If you cast your eyes over the labels on bottles of Primo Chocolate Milk and Value’s Standard Pasteurised Milk, you may find a shocking discovery: Chocolate milk is healthier than regular milk.

Primo proudly displays its 4.5 health star rating, while actual milk settles for just  3.5 stars.

But how? I’ve dedicated months seeking an answer, and it comes down to a surprisingly simple formula.

How does the health star rating system work?

The health star algorithm calculates healthiness but only “within specific categories,” says deputy director of New Zealand Food Safety Vincent Arbuckle. 

“It’s not meant to compare soft drinks and cheese,” he says. 

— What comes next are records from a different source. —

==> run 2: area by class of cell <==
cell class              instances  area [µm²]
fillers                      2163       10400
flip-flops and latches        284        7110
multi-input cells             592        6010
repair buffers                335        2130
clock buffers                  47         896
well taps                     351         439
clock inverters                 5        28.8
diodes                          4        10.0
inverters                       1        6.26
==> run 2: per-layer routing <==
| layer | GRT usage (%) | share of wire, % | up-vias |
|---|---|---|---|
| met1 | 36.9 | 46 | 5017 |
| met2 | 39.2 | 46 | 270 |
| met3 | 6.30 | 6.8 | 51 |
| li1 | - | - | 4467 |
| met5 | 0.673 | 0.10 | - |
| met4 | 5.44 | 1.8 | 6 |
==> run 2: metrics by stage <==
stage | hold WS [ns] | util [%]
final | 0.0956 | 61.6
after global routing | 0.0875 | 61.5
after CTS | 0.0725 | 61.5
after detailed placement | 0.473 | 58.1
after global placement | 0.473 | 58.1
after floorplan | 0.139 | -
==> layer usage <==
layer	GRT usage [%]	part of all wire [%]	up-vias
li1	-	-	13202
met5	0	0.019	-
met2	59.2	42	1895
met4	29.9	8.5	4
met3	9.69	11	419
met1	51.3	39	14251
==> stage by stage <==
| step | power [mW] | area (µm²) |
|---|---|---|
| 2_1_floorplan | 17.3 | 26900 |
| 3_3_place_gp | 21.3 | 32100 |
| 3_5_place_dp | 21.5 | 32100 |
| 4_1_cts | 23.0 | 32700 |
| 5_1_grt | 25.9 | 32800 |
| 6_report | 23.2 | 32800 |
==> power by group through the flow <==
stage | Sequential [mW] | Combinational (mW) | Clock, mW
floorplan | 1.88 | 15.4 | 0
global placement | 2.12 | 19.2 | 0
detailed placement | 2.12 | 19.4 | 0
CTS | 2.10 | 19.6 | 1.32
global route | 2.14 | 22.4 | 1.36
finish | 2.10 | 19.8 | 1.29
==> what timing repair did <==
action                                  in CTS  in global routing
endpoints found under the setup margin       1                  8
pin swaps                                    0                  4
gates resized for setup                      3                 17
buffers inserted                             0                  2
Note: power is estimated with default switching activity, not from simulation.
$ cat src/rtl/amber128_slot_sequencer.sv
// Issue sequencer for 128-bit amber128 bundles: holds one bundle and walks its 5..10 items.
// Optional build macro AMBER128_SKIP_NOP_EN drops 12-bit nop items in a single invisible cycle.
module amber128_slot_sequencer #(
  parameter int WORD_ADDR_W = 28,
  parameter int STALL_CNT_W = 16
) (
  input  logic                   clk_i,
  input  logic                   rst_i,
  input  logic                   bundle_valid_i,
  input  logic [127:0]           bundle_i,
  input  logic [WORD_ADDR_W-1:0] bundle_addr_i,
  output logic                   bundle_ready_o,
  output logic                   slot_valid_o,
  input  logic                   slot_ready_i,
  output logic [127:0]           bundle_o,
  output logic [WORD_ADDR_W-1:0] word_addr_o,
  output logic [2:0]             slot_idx_o,
  output logic                   sub12_o,
  output logic                   last_o,
  input  logic                   flush_i,
  output logic [STALL_CNT_W-1:0] stall_cnt_o,
  output logic                   dbg_state_o
);

  // Handshakes: a transfer happens on a rising edge where valid & ready are both high;
  // while valid is high and ready is low the offering side holds all of its outputs stable.

  typedef enum logic {
    IDLE  = 1'b0,
    ISSUE = 1'b1
  } state_e;

  state_e                 state_q, state_d;
  logic [127:0]           bundle_q;
  logic [WORD_ADDR_W-1:0] addr_q;
  logic [2:0]             idx_q, idx_d;
  logic                   sub12_q, sub12_d;
  logic [STALL_CNT_W-1:0] stall_q;

  logic [4:0] flags;
  logic       two12_cur;
  logic       skip;
  logic       advance;
  logic       accept;
  logic       stall;

  assign flags = bundle_q[127:123];

  // flags[4] describes S0, flags[0] describes S4.
  always_comb begin
    two12_cur = 1'b0;
    case (idx_q)
      3'd0:    two12_cur = flags[4];
      3'd1:    two12_cur = flags[3];
      3'd2:    two12_cur = flags[2];
      3'd3:    two12_cur = flags[1];
      3'd4:    two12_cur = flags[0];
      default: two12_cur = 1'b0;
    endcase
  end

`ifdef AMBER128_SKIP_NOP_EN
  logic [3:0] op_hi;
  logic [3:0] op_lo;
  logic [3:0] op_cur;

  // Opcode nibble of each 12-bit half: the upper half is the first op of the slot.
  always_comb begin
    op_hi = 4'hf;
    op_lo = 4'hf;
    case (idx_q)
      3'd0: begin op_hi = bundle_q[119:116]; op_lo = bundle_q[107:104]; end
      3'd1: begin op_hi = bundle_q[95:92];   op_lo = bundle_q[83:80];   end
      3'd2: begin op_hi = bundle_q[71:68];   op_lo = bundle_q[59:56];   end
      3'd3: begin op_hi = bundle_q[47:44];   op_lo = bundle_q[35:32];   end
      3'd4: begin op_hi = bundle_q[23:20];   op_lo = bundle_q[11:8];    end
      default: begin op_hi = 4'hf; op_lo = 4'hf; end
    endcase
  end

  assign op_cur = sub12_q ? op_lo : op_hi;
  assign skip   = (state_q == ISSUE) && two12_cur && (op_cur == 4'h0);
`else
  assign skip = 1'b0;
`endif

  assign slot_valid_o   = (state_q == ISSUE) && !skip;
  assign last_o         = (state_q == ISSUE) && (idx_q == 3'd4) && (!flags[0] || sub12_q);
  assign advance        = (slot_valid_o && slot_ready_i) || skip;
  assign bundle_ready_o = !rst_i && !flush_i && ((state_q == IDLE) || (advance && last_o));
  assign accept         = bundle_valid_i && bundle_ready_o;
  assign stall          = slot_valid_o && !slot_ready_i && !flush_i;

  always_comb begin
    state_d = state_q;
    idx_d   = idx_q;
    sub12_d = sub12_q;
    if (flush_i) begin
      state_d = IDLE;
    end else begin
      if (advance) begin
        if (two12_cur && !sub12_q) begin
          sub12_d = 1'b1;
        end else if (!last_o) begin
          idx_d   = idx_q + 3'd1;
          sub12_d = 1'b0;
        end else begin
          state_d = IDLE;
        end
      end
      // A new bundle overrides the drain-to-idle of the finishing one.
      if (accept) begin
        state_d = ISSUE;
        idx_d   = 3'd0;
        sub12_d = 1'b0;
      end
    end
  end

  always_ff @(posedge clk_i) begin
    if (rst_i) begin
      state_q  <= IDLE;
      bundle_q <= '0;
      addr_q   <= '0;
      idx_q    <= 3'd0;
      sub12_q  <= 1'b0;
      stall_q  <= '0;
    end else begin
      state_q <= state_d;
      idx_q   <= idx_d;
      sub12_q <= sub12_d;
      if (accept) begin
        bundle_q <= bundle_i;
        addr_q   <= bundle_addr_i;
      end
      if (stall && (stall_q != '1)) begin
        stall_q <= stall_q + 1'b1;
      end
    end
  end

  assign bundle_o    = bundle_q;
  assign word_addr_o = addr_q;
  assign slot_idx_o  = idx_q;
  assign sub12_o     = sub12_q;
  assign stall_cnt_o = stall_q;
  assign dbg_state_o = state_q;

endmodule

$ cat config.mk
export PLATFORM = sky130hd
export DESIGN_NAME = amber128_slot_sequencer
export DESIGN_NICKNAME = d
export VERILOG_FILES = /design/src/rtl/amber128_slot_sequencer.sv
export SDC_FILE = /design/constraint.sdc
export NUM_CORES = 1
export LEC_CHECK = 0
export ABC_CLOCK_PERIOD_IN_PS = 1700
export BUFFER_PORTS_ARGS = -buffer_cell sky130_fd_sc_hd__clkbuf_2
export CORE_UTILIZATION = 25
export CTS_BUF_LIST = sky130_fd_sc_hd__clkbuf_4
export DETAILED_ROUTE_END_ITERATION = 10
export GPL_ROUTABILITY_DRIVEN = 1
export PLACE_DENSITY = 0.62
export RECOVER_POWER = 50
export SETUP_SLACK_MARGIN = 0.15
export SLEW_MARGIN = 5
export SYNTH_ARGS = -nofsm -noshare
export SYNTH_HDL_FRONTEND = slang
export SYNTH_SLANG_ARGS = --single-unit
$ cat constraint.sdc
create_clock -name clk_i -period 1.7 [get_ports clk_i]
set_clock_uncertainty 0.1 [all_clocks]
set_input_delay 0.17 -clock clk_i [delete_from_list [all_inputs] [get_ports clk_i]]
set_output_delay 0.17 -clock clk_i [all_outputs]
set_load 0.02 [all_outputs]
After elaboration in Yosys (flattened, before gate mapping)
Index checks and enable logic that the tools add are counted.
{"block": "op_classes", "addsub": 2, "eq_ne": 8, "muxes": 13, "bitwise": 2, "n_reduce_logical": 25}
{"op": "$add A16 B1 Y16 const B", "count": 1}
{"op": "$ne A16 B16 Y1 const B", "count": 1}
{"op": "$mux W3", "count": 4}
{"op": "$logic_and A1 B1 Y1", "count": 11}
{"op": "$mux W1", "count": 8}
{"op": "$eq A3 B2 Y1 const B", "count": 2}
{"op": "$reduce_and A3 Y1", "count": 2}
{"op": "$logic_not A1 Y1", "count": 5}
{"op": "$pmux W1 S5", "count": 1}
{"op": "$reduce_and A4 Y1", "count": 1}
{"op": "$reduce_bool A2 Y1", "count": 2}
{"op": "$add A3 B1 Y3 const B", "count": 1}
{"op": "$eq A3 B1 Y1 const B", "count": 1}
{"op": "$eq A3 B3 Y1 const B", "count": 1}
{"op": "$logic_not A3 Y1", "count": 1}
{"op": "$ne A3 B1 Y1 const B", "count": 1}
{"op": "$logic_or A1 B1 Y1", "count": 2}
{"op": "$ne A2 B1 Y1 const B", "count": 1}
{"op": "$ne A2 B2 Y1 const B", "count": 1}
{"op": "$not A1 Y1", "count": 2}
{"op": "$reduce_or A2 Y1", "count": 1}
{"block": "totals", "register_bits": 177, "input_bits": 161, "output_inout_bits": 180}

Depth between registers and ports, before layout
Gate-level depths: netlist (run 1).
{"block": "depth", "ltp_word": 9, "mapped_depth": 10, "depth_no_buf": 7}

Least setup slack after synthesis (run 1)
No wires, ideal clock.
{"block": "synth_path", "kind": "reg-to-reg", "startpoint": "register idx_q[0] (netlist: slot_idx_o[0])", "endpoint": "register bundle_q[24] (netlist: bundle_o[24])", "setup_time_ns": 0.070, "arrival_ns": 1.839, "path_slack_ns": -0.309, "stages_incl_launch_ff": 10, "path_buffers": 2, "synth_period_minus_slack_ns": 2.009, "cell_sequence": "dfxtp_1 > inv_1 > ha_1 > nand2_2 > o31ai_4 > nand3_1 > buf_2 > clkbuf_1 > nand2_1 > a21oi_1"}
{"block": "synth_via", "elab_chain_len": 7}
{"item": "start: declaration", "line": "36", "text": "logic [2:0] idx_q, idx_d;"}
{"item": "start signal: assignment", "line": "130", "text": "idx_q <= idx_d;"}
{"item": "$eq A3 B3 Y1", "line": "88", "text": "assign last_o = (state_q == ISSUE) && (idx_q == 3'd4) && (!flags[0] || sub12_q);"}
{"item": "$logic_and A1 B1 Y1 (2 in series)", "line": "88"}
{"item": "$logic_and A1 B1 Y1", "line": "90", "text": "assign bundle_ready_o = !rst_i && !flush_i && ((state_q == IDLE) || (advance && last_o));"}
{"item": "$logic_or A1 B1 Y1", "line": "90"}
{"item": "$logic_and A1 B1 Y1", "line": "90"}
{"item": "$logic_and A1 B1 Y1", "line": "91", "text": "assign accept = bundle_valid_i && bundle_ready_o;"}
{"item": "end signal: assignment", "line": "133", "text": "bundle_q <= bundle_i;"}
{"item": "end: declaration", "line": "34", "text": "logic [127:0] bundle_q;"}
No other way between the ends.
A chain may end at the register's enable or synchronous reset.

Worst setup path after layout (run 1)
{"block": "layout_path", "startpoint": "register sub12_q (netlist: sub12_o)", "endpoint": "register bundle_q[86] (netlist: bundle_o[86])"}
{"block": "layout_via", "elab_chain_len": 6}
{"item": "start: declaration", "line": "37", "text": "logic sub12_q, sub12_d;"}
{"item": "start signal: assignment", "line": "131", "text": "sub12_q <= sub12_d;"}
{"item": "$logic_or A1 B1 Y1", "line": "88"}
{"item": "$logic_and A1 B1 Y1", "line": "88"}
{"item": "$logic_and A1 B1 Y1", "line": "90"}
{"item": "$logic_or A1 B1 Y1", "line": "90"}
{"item": "$logic_and A1 B1 Y1", "line": "90"}
{"item": "$logic_and A1 B1 Y1", "line": "91"}
No other way between the ends.

==> out/results.tsv, run 1 <==
metric	value	unit
intPower	0.00616	W
final_nets	1581	
cp.required	2080	ps
synth_cell_types	47	
hold_ws	64.1	ps
dp_hpwl	14100	µm
die_x	165	µm
rows	59	
max_freq	0.472	GHz
yosysTopAreaCell	dfxtp_1	
yosys_warnings	0	
status	finished with violations	
htreeDepth	4	
cellPowerDensity	611	nW/µm²
sw_frac_of_total	0.298	
grt_pass1_vias	7370	
async_flop_share	0	
yosys.area_share.simple	0.229	
synthXorXnorAreaFrac	0.0119	
synth.most_common_cell	nand2_1	
grt-ovfl-total	0	
finalHoldViolations	0	
p_seq_frac	0.493	
vias_per_cell	4.75	
synth_top_area_share	0.536	
synth_top_family_by_area	simple AND/OR/NAND/NOR gates	
drt_iter0_drc	372	
path_clk_slew	150	ps
syn_inst	822	
rsz0062_at_grt	yes	
wl	32300	µm
grt_usage	0.177	
layout-drive-gt1-share	0.550	
finalMaxSlewViolations	0	
ant_nets	0	
ff_latch_area	3600	µm²
vias	8372	
io_buffers	340	
netlist_top_cells_area	dfxtp_1, nand2_1, a21oi_1, buf_4, clkbuf_1	
total_power	0.00878	W
combPwrFrac	0.206	
whs_path_depth	4	
synth_edf_count	0	
min_path_type	in2reg	
fillCellCount	2132	
place.gp.congestion	0.775	
cp-start-kind	register	
grt_pass1_wl	37200	µm
die_h	165	µm
grt_start_max_net_pins	122	
p_leak	6.36	nW
cp_data_arrival_time	2500	ps
clk_latency	540	ps
fin_crit_sh	1.25	
synth_seq_cells	177	
die_area	27100	µm²
multi_input_area	4590	µm²
violations	setup timing	
cp-end-kind	register	
syn_area_per_cell	8.04	µm²
cts_buffer_depth	2	
worstMarginPinSlew	800	ps
drc	0	
ys_seq_area_frac	0.536	
start_util	0.254	
cts.sinks	177	
first_pass_iters	4	
synth_commonest_cells	nand2_1, dfxtp_1, a21oi_1	
root_buffer	clkbuf_4	
path_max_fanout	7	
relSlewSlack	0.467	
synthAdderAreaFrac	0.0114	
synth_area	6610	µm²
slowest_stage	dfxtp_2	
rr_worst_depth	10	
peakVddDrop	342	µV
synth_mux_area_frac	0.00644	
synth_compound_area_frac	0.154	
wire_per_inst	18.3	µm
path_cells	and2b_2 > o31ai_4 > buf_4 > buf_6 > and3_4 > buf_12 > buf_12 > clkbuf_16 > nand2_4 > a21oi_2	
syn2layout_area_growth	117	%
ys.flop_type	dfxtp_1	
cts_tree	built	
setup.worst_path.class	reg2reg	
cpMostUsedCell	buf_12	
slowest_delay	350	ps
grt_antenna_before_repair	2	
cap_violations	0	
fin_ws	-420	ps
setup_viol	166	
numCtsBuffers	17	
post-route-min-period	2120	ps
p_sw	0.00262	W
clkPwrFrac	0.301	
pin_count	341	
core_area	26000	µm²
synthesis.nets	989	
==> worst max-delay path: cells and delay by family (launching register included) <==
family                 cells  cell delay (ps)
buffers and inverters      5              710
AND/OR/NAND/NOR            3              500
AO/OA/AOI/OAI              2              390
flip-flops                 1              350
==> through the flow <==
step / TNS [ps] / worst slack (ps) / instance area, µm² / cells / utilization
floorplan: -13530 / -104 / 6800 / 822 / -
global placement: -26620 / -262 / 9020 / 1489 / 0.347
detailed placement: -31970 / -321 / 9020 / 1489 / 0.347
CTS: -45480 / -424 / 11600 / 1708 / 0.445
global route: -69910 / -506 / 14400 / 1763 / 0.553
finish: -56010 / -420 / 14400 / 1763 / 0.553
==> placed cells by master (no fill, tap or decap), types with 3 or more instances in the layout <==
cell type,synthesis,routed
clkbuf_2,0,220
dlygate4sd3_1,0,159
nand2_1,318,152
dfxtp_1,177,152
a21oi_2,0,133
nand2_4,0,126
clkbuf_1,25,91
buf_6,0,60
nand2_2,2,42
buf_4,16,36
a21oi_1,157,24
clkbuf_16,0,21
clkbuf_4,0,19
nor2_1,18,17
buf_12,0,15
buf_16,0,15
dfxtp_2,0,13
dfxtp_4,0,12
buf_8,0,10
inv_1,10,7
xor2_1,7,7
ha_4,0,6
nor3_4,0,5
and3_4,0,4
o21ai_0,8,4
and4_1,4,4
clkinv_2,0,4
inv_4,0,3
o21ai_2,1,3
bufinv_16,0,3
inv_6,0,3
==> final timing paths <==
check                    start  slack (ps)       endpoint
hold / removal         flush_i          60  slot_idx_o[2]
hold reg to reg   bundle_o[39]         360   bundle_o[39]
setup / recovery       sub12_o        -420   bundle_o[86]
setup reg to reg       sub12_o        -420   bundle_o[86]
==> cell families (layout without fill, tap and decap cells) <==
logic type | Yosys count | count (layout)
flip-flops | 177 | 177
XOR/XNOR | 9 | 9
AO/OA/AOI/OAI | 187 | 187
multiplexers | 4 | 4
AND/OR/NAND/NOR | 370 | 371
adder cells (fa/ha/maj) | 6 | 6
buffers and inverters | 69 | 672
other | 0 | 2
==> what timing repair did <==
item / 4_1_cts / 5_1_grt
endpoints found under the hold margin: 157 / 0
cloned: 13 / 28
setup buffers: 16 / 25
endpoints found under the setup margin: 194 / 205
pin swaps: 19 / 266
resized for setup: 47 / 602
hold buffers: 159 / 0
==> power by group through the flow <==
| stage | clock (W) | combinational, W | sequential, W |
|---|---|---|---|
| 3_3_place_gp | 0 | 0.000852 | 0.00440 |
| 6_report | 0.00264 | 0.00181 | 0.00433 |
| 5_1_grt | 0.00291 | 0.00191 | 0.00434 |
| 2_1_floorplan | 0 | 0.000318 | 0.00455 |
| 3_5_place_dp | 0 | 0.000857 | 0.00441 |
| 4_1_cts | 0.00272 | 0.00131 | 0.00432 |
==> state kept, by name, indices dropped and copies added, names as in the netlist <==
register     count
slot_idx_o       3
dbg_state_o      1
stall_cnt_o     16
sub12_o          1
word_addr_o     28
bundle_o       128
==> cell type report <==
class	count	share of cell area
inverter	11	0.00322
clock buffer	18	0.00940
tap	335	0.0292
timing repair buffer	630	0.376
clock inverter	13	0.0111
sequential	177	0.251
multi-input combinational	577	0.320
antenna	2	0.000348
==> metal layers <==
| metal | global-route usage | part of all wire | up-vias |
|---|---|---|---|
| li1 | - | - | 3885 |
| met1 | 0.198 | 0.38 | 4023 |
| met2 | 0.315 | 0.51 | 372 |
| met3 | 0.0482 | 0.067 | 92 |
| met4 | 0.0688 | 0.043 | 0 |
| met5 | 0 | 0 | - |
Power figures use the tool's default switching activity.
==> run 2: changes to the inputs <==
- BUFFER_PORTS_ARGS: -buffer_cell sky130_fd_sc_hd__clkbuf_2 -> -buffer_cell sky130_fd_sc_hd__buf_2
==> run 2 against run 1 <==
  * The flow still finishes with violations (setup timing)
  * Highest routed layer unchanged
  * Non-clock buffer count up 8
  * Routed wire length down 9.8%
  * Power down 1.9%
==> out/results.tsv, run 2 (synthesis gave the netlist of run 1 again) <==
metric	value	unit
post-route-min-period	2140	ps
fin_crit_sh	1.26	
wire_per_inst	16.5	µm
finalHoldViolations	0	
max_freq	0.467	GHz
critPathBufInv	7	
final_nets	1588	
fin_ws	-440	ps
syn2layout_area_growth	107	%
final_cell_mix	buf_2, nand2_1, dlygate4sd3_1	
status	finished with violations	
path_max_fanout	5	
wl	29100	µm
dpl.cell_count	1488	
cts_tree	built	
rows	59	
grt_start_max_net_pins	132	
numCtsBuffers	17	
root_buffer	clkbuf_4	
grt_pass1_wl	41100	µm
dp_hpwl	14100	µm
cp_data_arrival_time	2490	ps
grt_antenna_before_repair	2	
clk_latency	570	ps
cp.required	2050	ps
grt-ovfl-total	0	
path_clk_slew	160	ps
finalMaxSlewViolations	0	
grt_pass1_vias	7992	
cap_violations	0	
min_path_type	in2reg	
start_util	0.254	
relSlewSlack	0.513	
cp-start-kind	register	
die_h	165	µm
core_area	26000	µm²
dpl-instance-area	9000	µm²
rsz0062_at_grt	yes	
post-route-util	0.526	
peakVddDrop	436	µV
cts.sinks	177	
cpMostUsedCell	buf_12	
layoutNonFillerInstCount	1770	
first_pass_iters	4	
htreeDepth	4	
worstMarginPinSlew	730	ps
mostFrequentLayoutCell	buf_2	
vias_per_cell	4.58	
slowest_delay	380	ps
slowest_stage	dfxtp_4	
violations	setup timing	
cp-end-kind	register	
drt_iter0_drc	441	
die_x	165	µm
cts_buffer_depth	2	
setup.worst_path.class	reg2reg	
place.gp.congestion	0.789	
fin_area	13700	µm²
p_leak	5.65	nW
io_buffers	340	
setup_viol	171	
path_cells	inv_4 > ha_4 > nand2_4 > o31ai_4 > buf_4 > buf_6 > nand3_4 > buf_12 > buf_12 > buf_12 > buf_16 > nand2_2 > a21oi_2	
pin_count	341	
vias	8113	
layout-drive-gt1-share	0.464	
largest_register_ffs	128	
grt_usage	0.198	
drc	0	
cellPowerDensity	630	nW/µm²
die_area	27100	µm²
critPathTopFamily	buffers and inverters	
ant_nets	0	
==> run 2: through the flow <==
| step | power, W | hold WS (ps) | setup TNS [ps] | worst slack (ps) |
|---|---|---|---|---|
| floorplan | 0.00487 | 206 | -13530 | -104 |
| global placement | 0.00524 | 309 | -21010 | -333 |
| detailed placement | 0.00525 | 315 | -29450 | -344 |
| CTS | 0.00858 | 24.1 | -53610 | -452 |
| global route | 0.00898 | 70.4 | -72760 | -518 |
| finish | 0.00861 | 96.9 | -56450 | -440 |
==> run 2: repair_timing <==
action | 4_1_cts | 5_1_grt
setup buffers | 44 | 15
resized for setup | 302 | 112
endpoints found under the setup margin | 199 | 194
gates cloned | 29 | 2
hold buffers | 159 | 0
pin swaps | 174 | 28
endpoints found under the hold margin | 157 | 0
==> run 2: routing by layer <==
layer  vias up  GRT usage  part of all wire
met2       307      0.354              0.51
met4         0      0.106             0.039
met5         -          0                 0
met1      3820      0.214              0.39
met3        76     0.0502             0.062
li1       3910          -                 -
==> run 2: final timing paths <==
check                     to  depth (start not counted)           from  slack (ps)
min reg2reg     bundle_o[25]                          2   bundle_o[25]         360
max          word_addr_o[24]                         13  slot_idx_o[1]        -440
max reg2reg  word_addr_o[24]                         13  slot_idx_o[1]        -440
min             bundle_o[46]                          3          rst_i         100
==> run 2: worst reg2reg max path, stage by stage, from the launching register on <==
cell and delay, ps:
dfxtp_4 380, inv_4 60, ha_4 140, nand2_4 60, o31ai_4 180, buf_4 160, buf_6 100, nand3_4 140
buf_12 200, buf_12 140, buf_12 130, buf_16 140, nand2_2 70, a21oi_2 50
==> run 2: final cells by class <==
class	instances	area [µm²]
inverters	11	46.3
fillers	2271	12300
well taps	335	419
multi-input cells	576	3810
flip-flops and latches	177	3600
diodes	2	5.00
clock buffers	17	128
repair buffers	638	5490
clock inverters	14	163
==> run 2: power breakdown <==
group | internal [W] | switching [W] | leakage (nW)
registers | 0.00425 | 0.0000954 | 1.45
logic | 0.000886 | 0.000774 | 4.04
clock network | 0.00102 | 0.00159 | 0.164
total | 0.00616 | 0.00246 | 5.65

The health star rating system sorts items into categories like; beverages, cheese, non-dairy, oils, spreads, etc.  The amount of stars is determined by the item’s healthiness compared to other items in its assigned category.

This is how Kellogg’s Nutri-Grain cereal can score 4 health stars, despite being 24% sugar.

Or how KFC’s hot chips can earn 4.5 health stars, despite being from KFC.

Normally, you wouldn’t find these items in the healthy section of a food pyramid but within their categories, they’re the cream of the crop. 

So, is this how chocolate milk beats regular milk? Nope!  Turns out, Primo and Standard Pasteurised Milk both fall under the same ‘dairy beverages’ category.  There must be something else in that drink - something so diabolically simple, it earned a near perfect rating without anyone blinking an eye. 

What’s really in Primo Chocolate Milk?

It’s not a secret ingredient, but a secret weapon: Trim milk.  “Because it is made from trim milk, it has a lot less saturated fat than blue top milk,” explains Arbuckle. 

“Primo Chocolate Milk has only 0.1% saturated fat, which is 21 times less than Standard Pasteurised Milk which typically has 2.1-2.3%,” he says. 

He says the algorithm penalises saturated fats “as having too much increases your risk of heart disease”.

But what about sugar?  Decades of research shows how dangerous sugar can be. In fact, according to a 2016 article in JAMA Internal Medicine, the sugar industry quietly paid scientists in the 1960s to hype up the hazards of saturated fat while downplaying the serious effects of sugar. And surely sugar is something chocolate milk has a lot of? Primo Chocolate Milk does have slightly more sugar (6.7% per 100g) compared to Value’s Standard Pasteurised Milk (4.7% per 100g), but it’s not enough for the algorithm to care.  So, should you?

Should I listen to the health stars?

If you understand how it works, yes - but it’s not a perfect system.  

The companies are the ones who put their nutrients into an online calculator and the system is self-monitoring. So the accuracy is only checked if a query is raised. 

In 2018, Milo dropped its 4.5 health star rating because the rating was based on the assumption the malt and chocolate drink powder would be drunk with trim milk. But back then, Consumer NZ head of research Jessica Wilson said people didn’t use it with trim milk and told Newshub: “On its own the powder would only qualify for a 1.5 star rating.”

Even Arbuckle admits “it needs and is having tweaks”.  

He says the system underwent a wave of changes in November last year and those amendments included “the latest science from a range of experts to make the rating tougher on sugar and salt.” 

And it will keep changing.  As new research surfaces, adjustments will be made and Arbuckle says “it will be subject to ongoing review and refinement”.

So, this means Primo Chocolate Milk’s sweet 4.5 health star rating could potentially sour if the rules change or if it’s decided the health star ratings system is passed its use by date.